[[ Input material, beginning ]]

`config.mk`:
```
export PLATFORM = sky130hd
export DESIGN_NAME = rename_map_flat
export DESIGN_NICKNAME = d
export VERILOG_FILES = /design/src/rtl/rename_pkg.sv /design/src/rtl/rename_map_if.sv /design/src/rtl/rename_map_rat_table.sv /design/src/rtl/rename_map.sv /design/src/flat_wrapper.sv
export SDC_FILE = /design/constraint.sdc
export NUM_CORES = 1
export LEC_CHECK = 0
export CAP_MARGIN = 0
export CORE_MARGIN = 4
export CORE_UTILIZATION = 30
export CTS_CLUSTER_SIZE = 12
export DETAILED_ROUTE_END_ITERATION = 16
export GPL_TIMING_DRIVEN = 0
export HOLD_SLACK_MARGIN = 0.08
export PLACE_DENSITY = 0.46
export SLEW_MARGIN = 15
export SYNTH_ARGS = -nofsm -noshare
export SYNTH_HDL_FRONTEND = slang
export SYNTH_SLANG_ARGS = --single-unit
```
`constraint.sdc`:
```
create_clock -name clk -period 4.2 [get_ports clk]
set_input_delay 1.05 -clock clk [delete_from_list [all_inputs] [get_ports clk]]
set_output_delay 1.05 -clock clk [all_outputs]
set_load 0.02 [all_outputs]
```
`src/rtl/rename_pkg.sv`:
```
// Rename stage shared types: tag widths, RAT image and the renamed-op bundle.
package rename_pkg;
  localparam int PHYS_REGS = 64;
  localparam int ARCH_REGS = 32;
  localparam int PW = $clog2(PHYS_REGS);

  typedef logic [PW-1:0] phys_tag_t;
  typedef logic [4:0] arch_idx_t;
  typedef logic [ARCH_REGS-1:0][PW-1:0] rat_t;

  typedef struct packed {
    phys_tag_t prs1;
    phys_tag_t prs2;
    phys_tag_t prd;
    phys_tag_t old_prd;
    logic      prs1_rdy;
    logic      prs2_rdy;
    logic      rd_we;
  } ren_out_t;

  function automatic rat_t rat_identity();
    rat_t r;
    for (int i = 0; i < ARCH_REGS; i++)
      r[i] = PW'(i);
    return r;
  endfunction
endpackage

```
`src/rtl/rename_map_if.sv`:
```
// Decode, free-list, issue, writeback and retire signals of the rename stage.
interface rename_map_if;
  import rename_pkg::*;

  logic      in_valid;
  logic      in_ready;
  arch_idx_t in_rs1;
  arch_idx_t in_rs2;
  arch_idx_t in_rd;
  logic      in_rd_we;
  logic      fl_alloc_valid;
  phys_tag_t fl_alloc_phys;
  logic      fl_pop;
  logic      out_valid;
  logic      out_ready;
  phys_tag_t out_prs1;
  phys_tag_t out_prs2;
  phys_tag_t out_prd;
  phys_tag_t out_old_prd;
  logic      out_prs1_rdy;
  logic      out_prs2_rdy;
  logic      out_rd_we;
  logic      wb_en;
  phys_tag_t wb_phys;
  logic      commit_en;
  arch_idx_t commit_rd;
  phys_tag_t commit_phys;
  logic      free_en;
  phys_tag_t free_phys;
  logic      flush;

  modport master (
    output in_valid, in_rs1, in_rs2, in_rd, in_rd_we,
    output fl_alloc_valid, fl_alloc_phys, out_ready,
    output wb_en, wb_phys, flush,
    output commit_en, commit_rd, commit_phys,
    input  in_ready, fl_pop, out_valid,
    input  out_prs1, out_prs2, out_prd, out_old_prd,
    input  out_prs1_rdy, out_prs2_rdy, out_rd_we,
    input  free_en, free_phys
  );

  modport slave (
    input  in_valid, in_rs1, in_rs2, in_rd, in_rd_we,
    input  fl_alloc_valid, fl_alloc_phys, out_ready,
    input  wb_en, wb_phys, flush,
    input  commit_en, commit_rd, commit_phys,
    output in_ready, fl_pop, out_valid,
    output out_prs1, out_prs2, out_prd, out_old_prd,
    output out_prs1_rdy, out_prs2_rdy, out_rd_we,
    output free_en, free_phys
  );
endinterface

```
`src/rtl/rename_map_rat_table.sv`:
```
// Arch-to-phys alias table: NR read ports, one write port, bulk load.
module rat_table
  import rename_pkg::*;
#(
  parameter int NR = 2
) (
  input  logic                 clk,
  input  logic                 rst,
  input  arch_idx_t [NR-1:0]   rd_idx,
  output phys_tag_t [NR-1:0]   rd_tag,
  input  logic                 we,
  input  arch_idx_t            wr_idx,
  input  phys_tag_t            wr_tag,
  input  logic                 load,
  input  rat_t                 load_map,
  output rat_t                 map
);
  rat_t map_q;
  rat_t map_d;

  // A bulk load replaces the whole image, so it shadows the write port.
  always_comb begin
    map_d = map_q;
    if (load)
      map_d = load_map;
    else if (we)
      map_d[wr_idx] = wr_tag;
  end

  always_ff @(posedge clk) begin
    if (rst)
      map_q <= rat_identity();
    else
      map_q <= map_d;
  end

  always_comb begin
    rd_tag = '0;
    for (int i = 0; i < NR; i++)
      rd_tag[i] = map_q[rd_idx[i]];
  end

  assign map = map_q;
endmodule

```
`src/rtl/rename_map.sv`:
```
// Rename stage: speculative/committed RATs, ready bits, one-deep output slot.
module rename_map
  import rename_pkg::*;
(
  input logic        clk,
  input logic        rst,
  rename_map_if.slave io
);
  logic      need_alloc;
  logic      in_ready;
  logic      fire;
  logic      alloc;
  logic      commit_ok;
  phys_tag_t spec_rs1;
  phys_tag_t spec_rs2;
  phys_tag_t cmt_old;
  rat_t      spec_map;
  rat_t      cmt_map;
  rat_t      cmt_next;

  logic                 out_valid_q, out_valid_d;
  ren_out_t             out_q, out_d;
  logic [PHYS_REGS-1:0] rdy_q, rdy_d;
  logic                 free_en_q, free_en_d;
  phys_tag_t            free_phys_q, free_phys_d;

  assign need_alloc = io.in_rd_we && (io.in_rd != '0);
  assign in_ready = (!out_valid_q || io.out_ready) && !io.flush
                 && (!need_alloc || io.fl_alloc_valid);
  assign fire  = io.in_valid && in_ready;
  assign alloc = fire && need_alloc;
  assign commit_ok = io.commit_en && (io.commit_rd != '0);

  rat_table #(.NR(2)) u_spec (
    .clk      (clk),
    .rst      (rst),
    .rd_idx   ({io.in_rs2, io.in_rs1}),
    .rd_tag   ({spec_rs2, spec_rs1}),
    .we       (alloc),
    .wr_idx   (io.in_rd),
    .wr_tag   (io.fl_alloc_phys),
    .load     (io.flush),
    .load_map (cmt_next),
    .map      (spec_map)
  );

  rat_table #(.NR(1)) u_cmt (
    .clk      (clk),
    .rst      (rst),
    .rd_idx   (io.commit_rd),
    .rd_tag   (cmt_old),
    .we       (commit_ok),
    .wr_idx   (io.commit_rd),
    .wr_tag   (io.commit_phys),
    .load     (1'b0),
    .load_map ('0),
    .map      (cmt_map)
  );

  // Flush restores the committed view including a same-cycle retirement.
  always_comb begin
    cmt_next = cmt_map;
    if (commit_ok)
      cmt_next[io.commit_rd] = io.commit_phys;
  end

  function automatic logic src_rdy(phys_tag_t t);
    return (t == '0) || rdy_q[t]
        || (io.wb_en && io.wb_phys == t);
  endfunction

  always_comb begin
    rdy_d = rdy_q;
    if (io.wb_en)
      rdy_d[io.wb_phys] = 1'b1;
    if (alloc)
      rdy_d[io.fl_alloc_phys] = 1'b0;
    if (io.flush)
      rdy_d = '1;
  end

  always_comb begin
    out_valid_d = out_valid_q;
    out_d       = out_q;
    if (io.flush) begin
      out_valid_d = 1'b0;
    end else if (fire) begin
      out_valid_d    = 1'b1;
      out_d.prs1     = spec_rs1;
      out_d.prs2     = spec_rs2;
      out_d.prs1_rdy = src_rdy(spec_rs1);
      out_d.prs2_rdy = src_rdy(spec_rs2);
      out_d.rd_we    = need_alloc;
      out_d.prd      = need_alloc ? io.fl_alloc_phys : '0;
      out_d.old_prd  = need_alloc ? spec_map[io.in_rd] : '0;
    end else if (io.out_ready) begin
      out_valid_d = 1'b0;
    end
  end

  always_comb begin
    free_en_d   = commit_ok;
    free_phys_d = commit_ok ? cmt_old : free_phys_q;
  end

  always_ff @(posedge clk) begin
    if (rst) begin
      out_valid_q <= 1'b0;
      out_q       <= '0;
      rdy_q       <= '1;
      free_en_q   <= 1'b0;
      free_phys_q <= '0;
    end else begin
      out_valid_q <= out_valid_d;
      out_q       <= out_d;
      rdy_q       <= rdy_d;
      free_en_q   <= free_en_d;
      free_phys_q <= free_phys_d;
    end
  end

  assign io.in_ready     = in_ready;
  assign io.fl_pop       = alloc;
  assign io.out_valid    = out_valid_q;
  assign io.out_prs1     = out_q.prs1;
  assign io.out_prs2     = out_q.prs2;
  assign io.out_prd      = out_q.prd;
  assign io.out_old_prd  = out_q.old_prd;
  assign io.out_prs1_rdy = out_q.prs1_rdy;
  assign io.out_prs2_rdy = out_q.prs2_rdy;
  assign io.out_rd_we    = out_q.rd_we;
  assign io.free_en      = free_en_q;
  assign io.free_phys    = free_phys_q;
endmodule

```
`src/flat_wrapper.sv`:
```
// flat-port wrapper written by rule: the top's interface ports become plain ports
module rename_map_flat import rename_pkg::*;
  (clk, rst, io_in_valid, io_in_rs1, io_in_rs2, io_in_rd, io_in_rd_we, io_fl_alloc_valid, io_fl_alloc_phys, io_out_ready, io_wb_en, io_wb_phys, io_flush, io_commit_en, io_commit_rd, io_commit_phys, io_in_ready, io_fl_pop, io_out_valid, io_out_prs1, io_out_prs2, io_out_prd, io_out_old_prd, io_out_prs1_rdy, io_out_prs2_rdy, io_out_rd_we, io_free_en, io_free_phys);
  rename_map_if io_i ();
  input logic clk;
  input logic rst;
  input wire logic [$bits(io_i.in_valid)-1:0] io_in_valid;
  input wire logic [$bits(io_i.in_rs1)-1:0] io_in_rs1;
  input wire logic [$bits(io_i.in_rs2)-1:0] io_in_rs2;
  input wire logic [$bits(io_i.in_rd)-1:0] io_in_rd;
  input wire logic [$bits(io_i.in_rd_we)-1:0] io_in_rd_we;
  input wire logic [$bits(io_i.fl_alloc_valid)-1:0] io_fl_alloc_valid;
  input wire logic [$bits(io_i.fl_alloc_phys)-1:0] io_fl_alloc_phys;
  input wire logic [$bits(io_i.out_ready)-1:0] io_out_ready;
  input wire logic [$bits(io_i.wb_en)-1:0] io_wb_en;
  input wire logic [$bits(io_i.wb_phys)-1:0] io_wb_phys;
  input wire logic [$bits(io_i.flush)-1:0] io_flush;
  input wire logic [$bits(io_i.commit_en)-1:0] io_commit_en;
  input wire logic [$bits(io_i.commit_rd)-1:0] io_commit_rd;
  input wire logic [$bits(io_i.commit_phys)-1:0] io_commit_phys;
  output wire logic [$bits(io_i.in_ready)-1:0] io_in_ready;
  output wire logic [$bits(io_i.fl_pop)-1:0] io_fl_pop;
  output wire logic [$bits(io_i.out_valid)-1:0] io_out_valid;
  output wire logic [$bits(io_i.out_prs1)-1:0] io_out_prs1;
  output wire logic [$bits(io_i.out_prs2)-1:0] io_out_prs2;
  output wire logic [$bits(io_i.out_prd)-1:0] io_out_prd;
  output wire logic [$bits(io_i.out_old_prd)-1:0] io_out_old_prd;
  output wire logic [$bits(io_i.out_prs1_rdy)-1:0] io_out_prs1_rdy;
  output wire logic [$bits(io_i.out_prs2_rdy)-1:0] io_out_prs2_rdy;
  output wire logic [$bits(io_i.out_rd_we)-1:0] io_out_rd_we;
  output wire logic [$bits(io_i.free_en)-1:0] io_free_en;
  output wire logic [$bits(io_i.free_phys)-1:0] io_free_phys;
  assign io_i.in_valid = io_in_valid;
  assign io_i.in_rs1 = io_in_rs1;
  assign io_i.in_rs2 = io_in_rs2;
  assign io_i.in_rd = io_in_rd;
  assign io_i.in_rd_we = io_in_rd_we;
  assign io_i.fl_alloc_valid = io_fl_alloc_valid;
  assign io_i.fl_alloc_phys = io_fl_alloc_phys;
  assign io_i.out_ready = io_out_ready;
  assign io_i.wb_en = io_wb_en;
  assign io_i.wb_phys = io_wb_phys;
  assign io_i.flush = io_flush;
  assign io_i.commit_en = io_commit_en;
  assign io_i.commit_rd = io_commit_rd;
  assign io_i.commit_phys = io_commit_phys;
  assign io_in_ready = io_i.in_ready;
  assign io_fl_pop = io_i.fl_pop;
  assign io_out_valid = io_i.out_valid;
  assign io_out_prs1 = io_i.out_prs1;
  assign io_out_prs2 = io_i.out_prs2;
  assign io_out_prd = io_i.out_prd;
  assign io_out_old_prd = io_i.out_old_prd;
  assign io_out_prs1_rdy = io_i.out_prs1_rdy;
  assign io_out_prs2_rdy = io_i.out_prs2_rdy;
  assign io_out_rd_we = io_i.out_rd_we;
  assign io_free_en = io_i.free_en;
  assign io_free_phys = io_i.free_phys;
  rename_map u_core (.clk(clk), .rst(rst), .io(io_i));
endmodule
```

[[ Input material, end ]]
[[ Input material, beginning ]]

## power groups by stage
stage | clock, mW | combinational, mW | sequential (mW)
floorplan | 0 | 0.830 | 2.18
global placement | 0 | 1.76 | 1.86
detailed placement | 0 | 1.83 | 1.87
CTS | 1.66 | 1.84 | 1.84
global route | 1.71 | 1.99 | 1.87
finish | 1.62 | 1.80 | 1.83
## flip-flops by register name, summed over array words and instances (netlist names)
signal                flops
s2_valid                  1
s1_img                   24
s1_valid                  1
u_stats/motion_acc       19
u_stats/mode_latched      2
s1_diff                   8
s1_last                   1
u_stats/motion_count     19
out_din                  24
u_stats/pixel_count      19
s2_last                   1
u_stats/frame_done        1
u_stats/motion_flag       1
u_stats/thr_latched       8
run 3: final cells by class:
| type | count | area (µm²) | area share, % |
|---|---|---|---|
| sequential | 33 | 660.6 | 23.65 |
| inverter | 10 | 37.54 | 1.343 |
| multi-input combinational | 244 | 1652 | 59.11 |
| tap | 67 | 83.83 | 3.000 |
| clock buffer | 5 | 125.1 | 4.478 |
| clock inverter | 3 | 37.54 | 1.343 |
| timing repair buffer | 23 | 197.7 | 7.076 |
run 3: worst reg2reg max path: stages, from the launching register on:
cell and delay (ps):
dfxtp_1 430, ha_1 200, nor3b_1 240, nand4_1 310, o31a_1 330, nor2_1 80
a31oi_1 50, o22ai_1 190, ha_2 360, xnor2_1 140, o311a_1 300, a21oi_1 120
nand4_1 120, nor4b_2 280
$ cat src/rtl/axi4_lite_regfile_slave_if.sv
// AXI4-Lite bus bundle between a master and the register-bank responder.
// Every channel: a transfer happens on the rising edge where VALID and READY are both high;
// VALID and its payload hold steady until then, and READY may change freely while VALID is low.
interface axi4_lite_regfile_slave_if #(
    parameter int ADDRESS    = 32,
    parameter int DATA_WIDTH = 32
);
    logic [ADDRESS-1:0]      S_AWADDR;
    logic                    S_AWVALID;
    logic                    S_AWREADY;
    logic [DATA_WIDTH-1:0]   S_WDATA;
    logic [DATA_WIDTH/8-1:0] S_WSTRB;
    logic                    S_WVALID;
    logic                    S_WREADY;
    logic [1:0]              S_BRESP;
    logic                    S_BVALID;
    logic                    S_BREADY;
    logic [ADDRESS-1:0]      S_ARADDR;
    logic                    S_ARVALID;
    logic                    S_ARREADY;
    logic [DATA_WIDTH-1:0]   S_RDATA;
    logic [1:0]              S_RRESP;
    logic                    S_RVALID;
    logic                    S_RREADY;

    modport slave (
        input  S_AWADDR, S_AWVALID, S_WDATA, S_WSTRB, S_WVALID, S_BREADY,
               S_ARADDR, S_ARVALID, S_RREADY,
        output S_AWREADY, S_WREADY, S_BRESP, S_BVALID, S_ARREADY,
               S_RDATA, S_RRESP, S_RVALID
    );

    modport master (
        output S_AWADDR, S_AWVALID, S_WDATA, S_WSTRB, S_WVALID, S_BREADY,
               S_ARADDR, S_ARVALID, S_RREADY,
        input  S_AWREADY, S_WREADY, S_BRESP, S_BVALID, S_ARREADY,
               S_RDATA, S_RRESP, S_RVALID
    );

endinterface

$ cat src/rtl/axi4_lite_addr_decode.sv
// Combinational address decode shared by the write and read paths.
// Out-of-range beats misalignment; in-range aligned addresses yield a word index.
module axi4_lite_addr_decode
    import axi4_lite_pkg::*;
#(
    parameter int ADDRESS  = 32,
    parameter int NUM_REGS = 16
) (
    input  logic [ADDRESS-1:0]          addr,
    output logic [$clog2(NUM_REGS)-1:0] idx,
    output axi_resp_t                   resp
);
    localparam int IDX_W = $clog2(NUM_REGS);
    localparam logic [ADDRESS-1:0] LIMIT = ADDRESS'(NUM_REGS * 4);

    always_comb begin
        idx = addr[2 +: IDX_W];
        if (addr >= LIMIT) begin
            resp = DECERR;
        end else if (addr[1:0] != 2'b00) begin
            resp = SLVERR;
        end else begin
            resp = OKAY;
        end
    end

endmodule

[[ Input material, end ]]

§ What is required: Output the lines of the records above exactly as they appear, from the line containing "10 | 37.54 | 1.343 |" through the line containing "a31oi_1 50, o22ai_1".

§ Written response:
| inverter | 10 | 37.54 | 1.343 |
| multi-input combinational | 244 | 1652 | 59.11 |
| tap | 67 | 83.83 | 3.000 |
| clock buffer | 5 | 125.1 | 4.478 |
| clock inverter | 3 | 37.54 | 1.343 |
| timing repair buffer | 23 | 197.7 | 7.076 |
run 3: worst reg2reg max path: stages, from the launching register on:
cell and delay (ps):
dfxtp_1 430, ha_1 200, nor3b_1 240, nand4_1 310, o31a_1 330, nor2_1 80
a31oi_1 50, o22ai_1 190, ha_2 360, xnor2_1 140, o311a_1 300, a21oi_1 120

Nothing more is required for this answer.